# WHAT YOU WILL DO
Only these lines of the data below are wanted: the one with "delay, ps |", the one with "buffers inserted | 0 | 6", and any lines between them, each repeated exactly.

# DATASET CONTENT
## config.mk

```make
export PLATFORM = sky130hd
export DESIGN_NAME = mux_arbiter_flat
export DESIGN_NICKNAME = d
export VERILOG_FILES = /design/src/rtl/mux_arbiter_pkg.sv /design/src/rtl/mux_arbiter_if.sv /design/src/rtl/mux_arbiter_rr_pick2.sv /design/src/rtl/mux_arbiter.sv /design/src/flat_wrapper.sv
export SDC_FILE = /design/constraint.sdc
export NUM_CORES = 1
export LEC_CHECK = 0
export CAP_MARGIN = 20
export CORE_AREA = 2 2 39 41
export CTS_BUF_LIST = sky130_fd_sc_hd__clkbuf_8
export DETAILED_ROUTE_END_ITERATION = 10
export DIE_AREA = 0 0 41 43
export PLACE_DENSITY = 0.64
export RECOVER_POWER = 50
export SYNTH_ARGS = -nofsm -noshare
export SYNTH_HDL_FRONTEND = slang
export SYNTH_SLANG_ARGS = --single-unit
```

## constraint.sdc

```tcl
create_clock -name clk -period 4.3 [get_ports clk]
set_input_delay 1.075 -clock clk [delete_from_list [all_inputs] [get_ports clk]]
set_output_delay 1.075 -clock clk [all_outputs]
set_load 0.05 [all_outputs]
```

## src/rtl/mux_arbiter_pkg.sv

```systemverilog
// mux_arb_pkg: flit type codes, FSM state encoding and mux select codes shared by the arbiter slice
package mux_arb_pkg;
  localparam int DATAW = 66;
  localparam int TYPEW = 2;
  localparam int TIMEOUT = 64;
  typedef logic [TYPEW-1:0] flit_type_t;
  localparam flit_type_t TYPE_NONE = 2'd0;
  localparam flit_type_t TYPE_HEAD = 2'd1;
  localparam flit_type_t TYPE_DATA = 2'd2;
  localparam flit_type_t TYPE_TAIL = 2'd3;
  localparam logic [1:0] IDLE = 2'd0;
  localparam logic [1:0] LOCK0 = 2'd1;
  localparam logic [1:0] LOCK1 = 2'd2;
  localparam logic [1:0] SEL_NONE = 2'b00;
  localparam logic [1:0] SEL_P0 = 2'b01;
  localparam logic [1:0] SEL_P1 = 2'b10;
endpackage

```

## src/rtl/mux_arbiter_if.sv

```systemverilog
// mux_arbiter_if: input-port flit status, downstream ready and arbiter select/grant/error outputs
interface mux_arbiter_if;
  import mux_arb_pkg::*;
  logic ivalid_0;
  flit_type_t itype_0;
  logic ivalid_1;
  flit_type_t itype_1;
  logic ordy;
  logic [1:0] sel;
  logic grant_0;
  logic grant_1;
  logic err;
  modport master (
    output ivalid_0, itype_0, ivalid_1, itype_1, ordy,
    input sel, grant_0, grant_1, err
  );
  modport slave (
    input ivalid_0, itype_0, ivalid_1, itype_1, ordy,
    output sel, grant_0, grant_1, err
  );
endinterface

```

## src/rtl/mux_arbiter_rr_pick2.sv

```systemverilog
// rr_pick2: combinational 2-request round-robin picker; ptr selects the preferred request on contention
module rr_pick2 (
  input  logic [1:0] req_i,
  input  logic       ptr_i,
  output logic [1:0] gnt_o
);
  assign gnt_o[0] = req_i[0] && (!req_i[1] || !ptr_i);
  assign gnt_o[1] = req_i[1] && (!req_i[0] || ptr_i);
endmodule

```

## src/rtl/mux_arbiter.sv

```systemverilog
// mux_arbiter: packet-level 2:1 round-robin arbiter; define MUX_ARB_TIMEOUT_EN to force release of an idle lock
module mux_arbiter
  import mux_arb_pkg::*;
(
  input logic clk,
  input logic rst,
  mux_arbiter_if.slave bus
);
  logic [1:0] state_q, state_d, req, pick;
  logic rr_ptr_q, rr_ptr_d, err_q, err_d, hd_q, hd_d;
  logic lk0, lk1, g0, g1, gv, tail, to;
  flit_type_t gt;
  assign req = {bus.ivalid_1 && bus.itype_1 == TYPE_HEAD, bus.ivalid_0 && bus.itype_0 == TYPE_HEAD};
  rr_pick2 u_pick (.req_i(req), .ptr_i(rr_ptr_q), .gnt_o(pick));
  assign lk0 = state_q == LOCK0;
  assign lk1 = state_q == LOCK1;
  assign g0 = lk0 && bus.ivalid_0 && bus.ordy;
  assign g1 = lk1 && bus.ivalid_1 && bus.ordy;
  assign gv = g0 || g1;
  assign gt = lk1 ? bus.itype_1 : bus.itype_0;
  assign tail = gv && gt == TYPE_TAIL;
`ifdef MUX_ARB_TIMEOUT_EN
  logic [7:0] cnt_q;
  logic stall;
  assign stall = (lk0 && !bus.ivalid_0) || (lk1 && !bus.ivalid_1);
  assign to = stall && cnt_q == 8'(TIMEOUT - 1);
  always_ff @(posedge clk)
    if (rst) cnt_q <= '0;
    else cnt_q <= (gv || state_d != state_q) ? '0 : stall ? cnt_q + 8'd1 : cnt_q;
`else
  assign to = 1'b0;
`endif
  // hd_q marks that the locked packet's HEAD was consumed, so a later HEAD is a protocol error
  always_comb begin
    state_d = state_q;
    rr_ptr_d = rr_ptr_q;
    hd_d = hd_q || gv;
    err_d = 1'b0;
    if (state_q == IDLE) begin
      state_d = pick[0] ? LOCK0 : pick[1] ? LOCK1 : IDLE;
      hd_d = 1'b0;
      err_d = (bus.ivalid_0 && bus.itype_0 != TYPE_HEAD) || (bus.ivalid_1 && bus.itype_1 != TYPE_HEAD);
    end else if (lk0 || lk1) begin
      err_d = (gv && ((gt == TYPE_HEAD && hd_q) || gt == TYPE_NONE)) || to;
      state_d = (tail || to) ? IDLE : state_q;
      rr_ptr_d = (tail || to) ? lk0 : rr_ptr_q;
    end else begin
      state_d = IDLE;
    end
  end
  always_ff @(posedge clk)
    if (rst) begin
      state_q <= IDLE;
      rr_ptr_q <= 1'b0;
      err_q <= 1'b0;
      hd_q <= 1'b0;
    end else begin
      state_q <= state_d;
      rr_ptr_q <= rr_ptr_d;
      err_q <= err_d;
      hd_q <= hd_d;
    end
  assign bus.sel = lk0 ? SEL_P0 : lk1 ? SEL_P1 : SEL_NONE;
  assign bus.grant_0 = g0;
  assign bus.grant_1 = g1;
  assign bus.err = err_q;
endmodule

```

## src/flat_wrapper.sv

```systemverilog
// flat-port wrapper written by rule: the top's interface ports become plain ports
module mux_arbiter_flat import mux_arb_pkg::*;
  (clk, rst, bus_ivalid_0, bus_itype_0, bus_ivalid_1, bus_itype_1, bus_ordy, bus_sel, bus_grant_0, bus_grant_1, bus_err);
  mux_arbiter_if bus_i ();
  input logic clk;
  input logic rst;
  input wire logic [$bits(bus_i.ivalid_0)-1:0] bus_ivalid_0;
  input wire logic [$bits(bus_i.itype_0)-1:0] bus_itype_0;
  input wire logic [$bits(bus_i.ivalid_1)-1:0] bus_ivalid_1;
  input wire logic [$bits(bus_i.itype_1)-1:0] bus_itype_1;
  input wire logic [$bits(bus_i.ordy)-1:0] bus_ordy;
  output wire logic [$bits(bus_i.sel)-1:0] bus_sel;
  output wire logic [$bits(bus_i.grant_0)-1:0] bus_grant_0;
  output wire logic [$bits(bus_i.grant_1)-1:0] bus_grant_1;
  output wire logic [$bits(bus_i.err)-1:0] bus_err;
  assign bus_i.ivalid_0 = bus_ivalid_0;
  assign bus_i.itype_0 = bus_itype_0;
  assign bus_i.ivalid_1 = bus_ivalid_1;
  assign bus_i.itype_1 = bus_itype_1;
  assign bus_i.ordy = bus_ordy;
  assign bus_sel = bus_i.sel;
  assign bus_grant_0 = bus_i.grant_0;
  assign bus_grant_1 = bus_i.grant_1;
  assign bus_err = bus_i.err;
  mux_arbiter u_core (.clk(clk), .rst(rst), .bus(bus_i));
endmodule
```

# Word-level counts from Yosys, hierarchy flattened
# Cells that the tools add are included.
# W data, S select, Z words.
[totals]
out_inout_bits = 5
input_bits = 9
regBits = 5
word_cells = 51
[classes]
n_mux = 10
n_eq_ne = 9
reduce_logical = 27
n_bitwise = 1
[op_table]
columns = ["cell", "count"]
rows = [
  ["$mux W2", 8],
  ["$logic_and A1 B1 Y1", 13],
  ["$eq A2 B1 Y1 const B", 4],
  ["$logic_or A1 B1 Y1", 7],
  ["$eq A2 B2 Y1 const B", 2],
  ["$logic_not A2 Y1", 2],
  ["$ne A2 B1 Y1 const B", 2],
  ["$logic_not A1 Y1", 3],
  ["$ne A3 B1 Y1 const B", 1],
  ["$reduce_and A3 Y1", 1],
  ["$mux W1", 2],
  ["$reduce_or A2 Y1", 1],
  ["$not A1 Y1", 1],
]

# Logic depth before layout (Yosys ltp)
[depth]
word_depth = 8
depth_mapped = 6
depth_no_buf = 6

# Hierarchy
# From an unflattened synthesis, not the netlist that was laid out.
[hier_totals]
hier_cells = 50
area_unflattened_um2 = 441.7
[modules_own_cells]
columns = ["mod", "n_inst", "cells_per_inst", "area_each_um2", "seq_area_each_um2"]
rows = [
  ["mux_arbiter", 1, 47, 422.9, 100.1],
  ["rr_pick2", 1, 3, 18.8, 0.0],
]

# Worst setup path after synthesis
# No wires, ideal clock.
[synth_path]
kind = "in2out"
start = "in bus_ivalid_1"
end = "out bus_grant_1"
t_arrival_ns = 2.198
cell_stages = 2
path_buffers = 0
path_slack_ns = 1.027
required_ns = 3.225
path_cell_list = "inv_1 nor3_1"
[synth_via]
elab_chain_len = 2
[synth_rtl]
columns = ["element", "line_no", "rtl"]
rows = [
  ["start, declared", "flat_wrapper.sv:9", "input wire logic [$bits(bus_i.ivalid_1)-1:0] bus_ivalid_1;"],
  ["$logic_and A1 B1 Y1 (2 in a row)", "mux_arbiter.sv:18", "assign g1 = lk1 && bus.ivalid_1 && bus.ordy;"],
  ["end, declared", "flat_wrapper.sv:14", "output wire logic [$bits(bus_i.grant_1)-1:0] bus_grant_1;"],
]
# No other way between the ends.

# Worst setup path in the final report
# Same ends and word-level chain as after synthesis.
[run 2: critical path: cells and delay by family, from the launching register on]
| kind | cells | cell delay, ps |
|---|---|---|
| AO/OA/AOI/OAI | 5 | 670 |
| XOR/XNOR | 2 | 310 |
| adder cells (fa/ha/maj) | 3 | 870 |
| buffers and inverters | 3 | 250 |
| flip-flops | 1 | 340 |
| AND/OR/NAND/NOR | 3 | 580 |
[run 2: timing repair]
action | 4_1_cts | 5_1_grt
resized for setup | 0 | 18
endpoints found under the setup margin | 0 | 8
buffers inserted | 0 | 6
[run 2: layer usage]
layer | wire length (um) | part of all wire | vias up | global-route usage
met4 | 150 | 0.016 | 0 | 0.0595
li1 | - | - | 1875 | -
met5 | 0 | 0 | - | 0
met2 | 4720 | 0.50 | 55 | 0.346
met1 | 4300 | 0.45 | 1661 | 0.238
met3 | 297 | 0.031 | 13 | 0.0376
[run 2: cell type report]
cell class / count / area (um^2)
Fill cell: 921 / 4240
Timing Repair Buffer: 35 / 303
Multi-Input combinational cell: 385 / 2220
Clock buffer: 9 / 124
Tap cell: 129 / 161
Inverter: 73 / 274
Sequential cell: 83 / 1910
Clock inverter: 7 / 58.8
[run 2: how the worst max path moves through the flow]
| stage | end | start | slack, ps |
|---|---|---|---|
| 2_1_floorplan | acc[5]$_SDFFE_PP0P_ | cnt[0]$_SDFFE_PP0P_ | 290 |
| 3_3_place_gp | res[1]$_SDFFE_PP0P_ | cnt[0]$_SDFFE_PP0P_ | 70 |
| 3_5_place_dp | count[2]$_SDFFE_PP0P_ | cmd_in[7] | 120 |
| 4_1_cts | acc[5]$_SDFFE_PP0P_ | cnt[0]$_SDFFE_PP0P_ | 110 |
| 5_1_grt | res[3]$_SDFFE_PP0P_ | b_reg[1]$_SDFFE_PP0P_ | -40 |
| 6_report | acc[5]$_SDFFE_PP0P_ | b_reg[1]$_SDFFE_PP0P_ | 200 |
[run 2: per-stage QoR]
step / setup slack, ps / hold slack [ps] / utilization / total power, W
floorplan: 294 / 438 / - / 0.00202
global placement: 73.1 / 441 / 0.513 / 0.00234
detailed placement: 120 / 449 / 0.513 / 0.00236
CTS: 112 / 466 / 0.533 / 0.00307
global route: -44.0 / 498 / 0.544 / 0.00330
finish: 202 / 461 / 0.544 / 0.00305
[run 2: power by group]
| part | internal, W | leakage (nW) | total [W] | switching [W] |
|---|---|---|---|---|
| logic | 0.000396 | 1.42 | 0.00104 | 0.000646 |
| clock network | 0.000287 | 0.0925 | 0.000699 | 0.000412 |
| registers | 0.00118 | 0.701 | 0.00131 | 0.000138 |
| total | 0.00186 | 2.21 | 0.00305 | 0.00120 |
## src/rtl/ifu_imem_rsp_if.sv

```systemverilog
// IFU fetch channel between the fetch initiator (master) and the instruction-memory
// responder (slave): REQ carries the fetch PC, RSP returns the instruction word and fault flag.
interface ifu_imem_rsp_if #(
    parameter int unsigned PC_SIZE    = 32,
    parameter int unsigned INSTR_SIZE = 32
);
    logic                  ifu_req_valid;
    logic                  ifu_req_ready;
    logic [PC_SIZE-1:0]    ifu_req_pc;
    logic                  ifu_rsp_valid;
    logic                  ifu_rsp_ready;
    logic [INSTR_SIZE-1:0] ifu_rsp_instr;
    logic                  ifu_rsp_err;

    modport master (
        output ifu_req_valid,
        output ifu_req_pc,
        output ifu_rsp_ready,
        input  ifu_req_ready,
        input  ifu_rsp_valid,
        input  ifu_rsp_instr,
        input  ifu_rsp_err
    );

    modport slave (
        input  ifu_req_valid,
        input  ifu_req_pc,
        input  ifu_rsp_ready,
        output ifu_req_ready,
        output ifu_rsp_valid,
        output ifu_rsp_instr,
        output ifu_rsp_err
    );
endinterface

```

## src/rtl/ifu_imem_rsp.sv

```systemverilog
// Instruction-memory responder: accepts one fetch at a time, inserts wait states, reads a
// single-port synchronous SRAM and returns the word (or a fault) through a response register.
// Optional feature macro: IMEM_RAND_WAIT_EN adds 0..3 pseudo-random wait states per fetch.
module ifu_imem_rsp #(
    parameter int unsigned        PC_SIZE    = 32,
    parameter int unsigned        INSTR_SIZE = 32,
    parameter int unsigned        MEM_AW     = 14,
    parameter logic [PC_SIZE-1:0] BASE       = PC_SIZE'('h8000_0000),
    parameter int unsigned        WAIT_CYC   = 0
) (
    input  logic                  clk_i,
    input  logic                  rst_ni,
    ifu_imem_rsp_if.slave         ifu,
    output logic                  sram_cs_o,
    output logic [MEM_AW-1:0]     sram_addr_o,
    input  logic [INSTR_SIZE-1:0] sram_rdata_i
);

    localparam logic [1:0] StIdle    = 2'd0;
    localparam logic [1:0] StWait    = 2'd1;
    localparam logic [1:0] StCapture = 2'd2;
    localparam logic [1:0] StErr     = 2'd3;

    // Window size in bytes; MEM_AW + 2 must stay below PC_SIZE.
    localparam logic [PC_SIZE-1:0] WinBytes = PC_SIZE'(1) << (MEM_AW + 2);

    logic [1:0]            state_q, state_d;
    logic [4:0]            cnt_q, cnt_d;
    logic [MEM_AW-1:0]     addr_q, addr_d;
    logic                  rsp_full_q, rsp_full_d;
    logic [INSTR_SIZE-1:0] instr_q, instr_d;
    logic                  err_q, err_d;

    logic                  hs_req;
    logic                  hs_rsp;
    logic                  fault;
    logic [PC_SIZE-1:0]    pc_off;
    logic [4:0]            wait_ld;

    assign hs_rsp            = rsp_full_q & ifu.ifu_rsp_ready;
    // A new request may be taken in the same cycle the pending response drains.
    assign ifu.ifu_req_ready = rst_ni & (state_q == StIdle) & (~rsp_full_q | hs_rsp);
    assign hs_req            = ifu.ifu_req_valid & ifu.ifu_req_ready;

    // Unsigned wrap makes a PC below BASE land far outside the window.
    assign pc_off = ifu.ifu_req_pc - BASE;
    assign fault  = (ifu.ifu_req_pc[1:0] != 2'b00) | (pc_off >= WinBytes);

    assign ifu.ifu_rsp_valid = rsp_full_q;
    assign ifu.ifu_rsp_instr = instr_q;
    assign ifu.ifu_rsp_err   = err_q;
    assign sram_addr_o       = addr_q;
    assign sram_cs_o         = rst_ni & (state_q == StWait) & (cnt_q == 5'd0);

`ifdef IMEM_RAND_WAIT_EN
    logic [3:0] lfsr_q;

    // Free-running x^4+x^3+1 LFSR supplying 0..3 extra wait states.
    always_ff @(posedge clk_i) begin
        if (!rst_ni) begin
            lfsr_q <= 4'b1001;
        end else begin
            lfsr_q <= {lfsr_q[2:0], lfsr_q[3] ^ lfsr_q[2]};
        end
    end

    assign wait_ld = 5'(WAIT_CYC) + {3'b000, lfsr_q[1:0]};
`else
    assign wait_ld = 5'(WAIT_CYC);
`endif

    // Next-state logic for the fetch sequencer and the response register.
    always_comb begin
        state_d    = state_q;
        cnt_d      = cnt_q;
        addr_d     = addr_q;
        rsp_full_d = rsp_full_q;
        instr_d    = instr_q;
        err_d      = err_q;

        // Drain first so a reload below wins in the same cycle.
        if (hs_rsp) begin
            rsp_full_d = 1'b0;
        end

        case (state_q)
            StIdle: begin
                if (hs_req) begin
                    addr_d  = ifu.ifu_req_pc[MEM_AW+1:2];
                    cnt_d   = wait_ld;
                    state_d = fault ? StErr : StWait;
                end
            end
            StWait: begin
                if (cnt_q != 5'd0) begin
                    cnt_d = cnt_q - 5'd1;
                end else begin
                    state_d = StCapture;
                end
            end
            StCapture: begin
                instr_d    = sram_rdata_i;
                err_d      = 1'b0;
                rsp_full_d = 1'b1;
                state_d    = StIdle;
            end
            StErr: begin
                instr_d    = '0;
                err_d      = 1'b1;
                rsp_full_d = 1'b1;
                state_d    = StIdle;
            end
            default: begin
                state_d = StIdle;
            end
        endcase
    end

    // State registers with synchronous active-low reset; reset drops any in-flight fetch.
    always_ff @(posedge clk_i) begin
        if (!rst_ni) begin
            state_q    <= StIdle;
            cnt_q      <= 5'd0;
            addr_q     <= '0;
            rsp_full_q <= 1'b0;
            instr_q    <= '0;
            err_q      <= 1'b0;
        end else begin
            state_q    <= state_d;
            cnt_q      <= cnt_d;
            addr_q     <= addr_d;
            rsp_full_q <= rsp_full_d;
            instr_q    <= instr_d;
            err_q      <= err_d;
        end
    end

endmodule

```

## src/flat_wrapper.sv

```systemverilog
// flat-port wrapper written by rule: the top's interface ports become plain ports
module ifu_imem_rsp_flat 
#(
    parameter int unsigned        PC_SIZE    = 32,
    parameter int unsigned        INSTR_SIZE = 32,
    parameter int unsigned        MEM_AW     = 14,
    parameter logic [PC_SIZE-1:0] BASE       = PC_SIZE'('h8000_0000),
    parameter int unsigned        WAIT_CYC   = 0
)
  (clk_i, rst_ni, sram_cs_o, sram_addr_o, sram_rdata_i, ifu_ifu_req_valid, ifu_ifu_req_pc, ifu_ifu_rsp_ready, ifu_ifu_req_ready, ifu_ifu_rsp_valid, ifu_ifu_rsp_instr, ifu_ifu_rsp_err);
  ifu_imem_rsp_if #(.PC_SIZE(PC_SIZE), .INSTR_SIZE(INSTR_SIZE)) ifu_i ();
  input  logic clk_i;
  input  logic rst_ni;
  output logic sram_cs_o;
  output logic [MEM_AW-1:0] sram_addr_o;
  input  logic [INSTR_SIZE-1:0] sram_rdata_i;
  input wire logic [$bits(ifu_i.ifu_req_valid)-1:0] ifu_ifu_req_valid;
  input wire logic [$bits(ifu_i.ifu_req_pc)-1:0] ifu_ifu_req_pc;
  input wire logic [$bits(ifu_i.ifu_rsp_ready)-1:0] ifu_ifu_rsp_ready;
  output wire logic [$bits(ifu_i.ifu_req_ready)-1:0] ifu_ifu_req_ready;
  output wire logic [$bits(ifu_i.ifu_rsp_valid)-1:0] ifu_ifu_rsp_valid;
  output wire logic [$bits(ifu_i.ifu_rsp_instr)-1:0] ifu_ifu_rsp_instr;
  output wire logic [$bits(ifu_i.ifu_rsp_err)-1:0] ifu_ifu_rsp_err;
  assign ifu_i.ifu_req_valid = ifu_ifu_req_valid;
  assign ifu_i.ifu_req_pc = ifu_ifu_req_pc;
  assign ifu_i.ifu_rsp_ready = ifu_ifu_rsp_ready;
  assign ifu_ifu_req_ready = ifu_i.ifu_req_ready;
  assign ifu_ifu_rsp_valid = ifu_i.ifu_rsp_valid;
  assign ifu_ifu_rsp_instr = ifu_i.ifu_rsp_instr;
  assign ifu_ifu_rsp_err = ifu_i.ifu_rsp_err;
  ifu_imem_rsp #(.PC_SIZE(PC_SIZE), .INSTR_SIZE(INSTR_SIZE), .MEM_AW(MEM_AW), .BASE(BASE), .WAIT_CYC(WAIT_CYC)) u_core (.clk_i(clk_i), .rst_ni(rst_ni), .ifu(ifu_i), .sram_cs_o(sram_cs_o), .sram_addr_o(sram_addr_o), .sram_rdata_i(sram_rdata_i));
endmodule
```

# OUTPUT FOR THIS TASK
| kind | cells | cell delay, ps |
|---|---|---|
| AO/OA/AOI/OAI | 5 | 670 |
| XOR/XNOR | 2 | 310 |
| adder cells (fa/ha/maj) | 3 | 870 |
| buffers and inverters | 3 | 250 |
| flip-flops | 1 | 340 |
| AND/OR/NAND/NOR | 3 | 580 |
[run 2: timing repair]
action | 4_1_cts | 5_1_grt
resized for setup | 0 | 18
endpoints found under the setup margin | 0 | 8
buffers inserted | 0 | 6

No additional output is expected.